Of the material below, only the lines from the line containing "export IMPL_power_combinational_mw=9.17" down to the line containing "slew_margin: 20" belong in the answer, written out exactly.

Information shown ::
═══
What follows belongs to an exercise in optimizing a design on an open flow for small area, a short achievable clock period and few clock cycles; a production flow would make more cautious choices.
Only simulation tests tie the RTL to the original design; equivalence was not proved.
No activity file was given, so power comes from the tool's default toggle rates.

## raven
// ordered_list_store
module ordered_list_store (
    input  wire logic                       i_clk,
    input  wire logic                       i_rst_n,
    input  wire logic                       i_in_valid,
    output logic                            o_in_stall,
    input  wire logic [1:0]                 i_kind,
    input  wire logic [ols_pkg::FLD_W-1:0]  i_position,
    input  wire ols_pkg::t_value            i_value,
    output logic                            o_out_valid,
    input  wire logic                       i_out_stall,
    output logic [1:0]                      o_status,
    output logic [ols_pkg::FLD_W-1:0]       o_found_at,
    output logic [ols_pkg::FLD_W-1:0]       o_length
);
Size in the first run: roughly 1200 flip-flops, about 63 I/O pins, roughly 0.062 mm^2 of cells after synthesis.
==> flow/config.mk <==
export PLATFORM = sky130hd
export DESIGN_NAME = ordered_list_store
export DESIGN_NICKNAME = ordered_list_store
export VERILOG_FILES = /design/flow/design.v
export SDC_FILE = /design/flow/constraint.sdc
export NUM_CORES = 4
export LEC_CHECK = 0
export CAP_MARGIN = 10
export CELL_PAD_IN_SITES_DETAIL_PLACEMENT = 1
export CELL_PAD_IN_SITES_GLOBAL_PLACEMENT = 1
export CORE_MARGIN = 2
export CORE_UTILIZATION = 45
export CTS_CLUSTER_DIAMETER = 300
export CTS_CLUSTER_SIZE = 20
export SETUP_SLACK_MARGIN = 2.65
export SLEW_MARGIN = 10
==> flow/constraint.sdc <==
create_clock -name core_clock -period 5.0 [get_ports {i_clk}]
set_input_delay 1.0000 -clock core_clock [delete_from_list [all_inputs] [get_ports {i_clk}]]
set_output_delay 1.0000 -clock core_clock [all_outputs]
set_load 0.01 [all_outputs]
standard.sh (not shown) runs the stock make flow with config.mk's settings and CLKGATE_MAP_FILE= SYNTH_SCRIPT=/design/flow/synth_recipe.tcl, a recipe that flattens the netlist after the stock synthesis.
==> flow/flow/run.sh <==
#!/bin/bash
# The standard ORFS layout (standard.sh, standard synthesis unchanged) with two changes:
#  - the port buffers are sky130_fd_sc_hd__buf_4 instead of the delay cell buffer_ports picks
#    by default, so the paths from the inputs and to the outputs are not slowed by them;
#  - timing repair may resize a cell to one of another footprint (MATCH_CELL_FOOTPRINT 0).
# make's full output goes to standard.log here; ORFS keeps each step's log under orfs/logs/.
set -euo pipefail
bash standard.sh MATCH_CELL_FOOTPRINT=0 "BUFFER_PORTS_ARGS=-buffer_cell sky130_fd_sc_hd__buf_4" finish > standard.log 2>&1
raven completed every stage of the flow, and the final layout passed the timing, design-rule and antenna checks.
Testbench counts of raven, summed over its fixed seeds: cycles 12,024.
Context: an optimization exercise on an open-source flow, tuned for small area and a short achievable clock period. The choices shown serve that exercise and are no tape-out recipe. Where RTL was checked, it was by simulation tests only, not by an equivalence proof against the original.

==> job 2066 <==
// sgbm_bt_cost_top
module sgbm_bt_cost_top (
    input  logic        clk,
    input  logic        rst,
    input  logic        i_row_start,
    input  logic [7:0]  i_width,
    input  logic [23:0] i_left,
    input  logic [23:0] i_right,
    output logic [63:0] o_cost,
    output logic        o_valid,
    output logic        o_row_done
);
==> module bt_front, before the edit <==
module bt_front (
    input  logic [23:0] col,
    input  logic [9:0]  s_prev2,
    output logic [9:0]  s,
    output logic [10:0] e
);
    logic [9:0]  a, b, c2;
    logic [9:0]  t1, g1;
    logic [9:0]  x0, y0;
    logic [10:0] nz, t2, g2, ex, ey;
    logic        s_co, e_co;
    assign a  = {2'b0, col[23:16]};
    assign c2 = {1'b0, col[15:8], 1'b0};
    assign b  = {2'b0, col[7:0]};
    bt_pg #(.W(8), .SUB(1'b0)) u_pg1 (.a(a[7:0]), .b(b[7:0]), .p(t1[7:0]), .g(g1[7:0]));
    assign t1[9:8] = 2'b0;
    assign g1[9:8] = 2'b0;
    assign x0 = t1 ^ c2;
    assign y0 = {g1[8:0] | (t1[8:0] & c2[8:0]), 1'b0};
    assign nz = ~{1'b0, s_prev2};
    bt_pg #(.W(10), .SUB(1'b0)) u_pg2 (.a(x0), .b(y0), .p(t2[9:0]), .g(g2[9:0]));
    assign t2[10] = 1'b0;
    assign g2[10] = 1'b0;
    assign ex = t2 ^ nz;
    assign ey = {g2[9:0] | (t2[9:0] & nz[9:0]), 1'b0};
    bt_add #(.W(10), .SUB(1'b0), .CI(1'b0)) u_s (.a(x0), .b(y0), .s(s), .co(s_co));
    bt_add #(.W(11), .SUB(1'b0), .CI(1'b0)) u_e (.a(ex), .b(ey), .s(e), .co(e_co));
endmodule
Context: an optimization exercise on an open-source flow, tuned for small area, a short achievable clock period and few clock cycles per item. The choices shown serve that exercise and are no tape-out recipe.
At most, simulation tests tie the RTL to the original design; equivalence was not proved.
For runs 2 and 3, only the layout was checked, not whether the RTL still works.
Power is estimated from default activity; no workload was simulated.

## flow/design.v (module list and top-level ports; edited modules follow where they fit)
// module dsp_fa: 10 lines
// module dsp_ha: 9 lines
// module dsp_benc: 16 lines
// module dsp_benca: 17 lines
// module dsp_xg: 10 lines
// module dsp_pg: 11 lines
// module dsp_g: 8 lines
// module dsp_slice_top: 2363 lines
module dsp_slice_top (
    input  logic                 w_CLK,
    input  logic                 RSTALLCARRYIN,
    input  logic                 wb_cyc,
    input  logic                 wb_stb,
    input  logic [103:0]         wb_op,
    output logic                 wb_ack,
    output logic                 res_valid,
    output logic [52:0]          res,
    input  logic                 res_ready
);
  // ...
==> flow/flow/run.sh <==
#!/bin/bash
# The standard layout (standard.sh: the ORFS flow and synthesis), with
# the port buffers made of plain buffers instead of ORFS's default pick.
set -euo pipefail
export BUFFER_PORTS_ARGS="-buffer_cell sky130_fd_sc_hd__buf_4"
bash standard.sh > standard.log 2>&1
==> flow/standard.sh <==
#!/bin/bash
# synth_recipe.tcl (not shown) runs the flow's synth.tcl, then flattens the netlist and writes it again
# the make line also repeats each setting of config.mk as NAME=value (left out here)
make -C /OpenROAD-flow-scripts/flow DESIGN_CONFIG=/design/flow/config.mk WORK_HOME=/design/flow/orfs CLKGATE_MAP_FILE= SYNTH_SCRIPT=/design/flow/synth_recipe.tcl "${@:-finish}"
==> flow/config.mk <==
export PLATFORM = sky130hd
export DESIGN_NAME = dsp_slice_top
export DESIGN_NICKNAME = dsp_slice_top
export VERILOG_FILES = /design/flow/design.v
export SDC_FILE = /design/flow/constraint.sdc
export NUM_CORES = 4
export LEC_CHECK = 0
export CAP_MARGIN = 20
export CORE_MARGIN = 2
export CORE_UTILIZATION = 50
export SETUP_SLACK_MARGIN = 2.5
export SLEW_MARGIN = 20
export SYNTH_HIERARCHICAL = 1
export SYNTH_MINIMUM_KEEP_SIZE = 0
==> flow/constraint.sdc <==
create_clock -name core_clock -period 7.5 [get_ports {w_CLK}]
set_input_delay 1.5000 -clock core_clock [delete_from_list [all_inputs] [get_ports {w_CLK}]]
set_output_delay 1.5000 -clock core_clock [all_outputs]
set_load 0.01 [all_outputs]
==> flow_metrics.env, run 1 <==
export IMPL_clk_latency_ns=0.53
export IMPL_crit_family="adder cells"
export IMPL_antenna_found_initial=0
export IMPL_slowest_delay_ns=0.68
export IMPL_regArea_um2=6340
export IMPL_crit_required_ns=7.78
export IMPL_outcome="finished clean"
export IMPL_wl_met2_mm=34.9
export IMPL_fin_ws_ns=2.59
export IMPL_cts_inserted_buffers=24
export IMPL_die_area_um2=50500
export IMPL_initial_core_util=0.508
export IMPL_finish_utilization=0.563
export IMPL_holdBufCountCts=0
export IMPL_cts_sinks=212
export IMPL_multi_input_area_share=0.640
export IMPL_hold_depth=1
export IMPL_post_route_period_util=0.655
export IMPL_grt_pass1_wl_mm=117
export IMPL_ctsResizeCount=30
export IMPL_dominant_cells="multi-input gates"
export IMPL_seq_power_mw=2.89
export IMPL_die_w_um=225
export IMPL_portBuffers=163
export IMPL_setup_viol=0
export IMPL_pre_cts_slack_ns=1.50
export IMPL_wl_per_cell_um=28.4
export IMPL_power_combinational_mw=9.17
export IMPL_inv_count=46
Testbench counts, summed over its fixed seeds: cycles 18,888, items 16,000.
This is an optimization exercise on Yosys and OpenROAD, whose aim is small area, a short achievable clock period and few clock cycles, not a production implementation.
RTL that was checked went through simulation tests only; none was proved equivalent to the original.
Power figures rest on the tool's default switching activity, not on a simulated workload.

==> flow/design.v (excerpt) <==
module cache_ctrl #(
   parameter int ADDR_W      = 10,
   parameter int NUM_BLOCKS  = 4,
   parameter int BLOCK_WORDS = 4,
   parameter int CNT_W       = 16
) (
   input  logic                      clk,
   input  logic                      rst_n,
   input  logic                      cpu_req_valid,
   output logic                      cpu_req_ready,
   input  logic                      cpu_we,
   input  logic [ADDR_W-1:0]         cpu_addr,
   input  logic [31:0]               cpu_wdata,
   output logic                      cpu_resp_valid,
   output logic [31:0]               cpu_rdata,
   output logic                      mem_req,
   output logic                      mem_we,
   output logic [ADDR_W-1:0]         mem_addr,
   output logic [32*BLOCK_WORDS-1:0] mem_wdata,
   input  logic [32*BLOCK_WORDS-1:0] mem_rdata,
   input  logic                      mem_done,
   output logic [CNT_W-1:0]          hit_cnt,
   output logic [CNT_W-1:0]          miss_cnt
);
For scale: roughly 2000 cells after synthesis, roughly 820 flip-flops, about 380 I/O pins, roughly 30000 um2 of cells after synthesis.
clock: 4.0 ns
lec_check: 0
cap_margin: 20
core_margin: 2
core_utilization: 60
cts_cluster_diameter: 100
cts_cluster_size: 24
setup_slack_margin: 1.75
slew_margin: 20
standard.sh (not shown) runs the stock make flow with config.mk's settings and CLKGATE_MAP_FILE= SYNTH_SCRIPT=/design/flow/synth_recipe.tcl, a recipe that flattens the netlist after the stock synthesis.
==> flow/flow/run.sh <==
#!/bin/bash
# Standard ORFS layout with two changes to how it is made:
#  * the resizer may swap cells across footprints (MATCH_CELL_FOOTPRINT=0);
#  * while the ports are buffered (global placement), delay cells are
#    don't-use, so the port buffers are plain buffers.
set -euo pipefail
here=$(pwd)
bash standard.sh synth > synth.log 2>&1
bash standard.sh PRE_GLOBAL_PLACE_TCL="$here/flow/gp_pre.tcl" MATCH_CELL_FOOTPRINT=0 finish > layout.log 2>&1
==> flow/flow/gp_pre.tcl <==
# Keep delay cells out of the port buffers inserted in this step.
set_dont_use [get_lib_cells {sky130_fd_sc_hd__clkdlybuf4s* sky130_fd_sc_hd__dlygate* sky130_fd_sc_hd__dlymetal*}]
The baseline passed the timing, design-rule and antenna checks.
═══
Solution for this exercise ::
export IMPL_power_combinational_mw=9.17
export IMPL_inv_count=46
Testbench counts, summed over its fixed seeds: cycles 18,888, items 16,000.
This is an optimization exercise on Yosys and OpenROAD, whose aim is small area, a short achievable clock period and few clock cycles, not a production implementation.
RTL that was checked went through simulation tests only; none was proved equivalent to the original.
Power figures rest on the tool's default switching activity, not on a simulated workload.

==> flow/design.v (excerpt) <==
module cache_ctrl #(
   parameter int ADDR_W      = 10,
   parameter int NUM_BLOCKS  = 4,
   parameter int BLOCK_WORDS = 4,
   parameter int CNT_W       = 16
) (
   input  logic                      clk,
   input  logic                      rst_n,
   input  logic                      cpu_req_valid,
   output logic                      cpu_req_ready,
   input  logic                      cpu_we,
   input  logic [ADDR_W-1:0]         cpu_addr,
   input  logic [31:0]               cpu_wdata,
   output logic                      cpu_resp_valid,
   output logic [31:0]               cpu_rdata,
   output logic                      mem_req,
   output logic                      mem_we,
   output logic [ADDR_W-1:0]         mem_addr,
   output logic [32*BLOCK_WORDS-1:0] mem_wdata,
   input  logic [32*BLOCK_WORDS-1:0] mem_rdata,
   input  logic                      mem_done,
   output logic [CNT_W-1:0]          hit_cnt,
   output logic [CNT_W-1:0]          miss_cnt
);
For scale: roughly 2000 cells after synthesis, roughly 820 flip-flops, about 380 I/O pins, roughly 30000 um2 of cells after synthesis.
clock: 4.0 ns
lec_check: 0
cap_margin: 20
core_margin: 2
core_utilization: 60
cts_cluster_diameter: 100
cts_cluster_size: 24
setup_slack_margin: 1.75
slew_margin: 20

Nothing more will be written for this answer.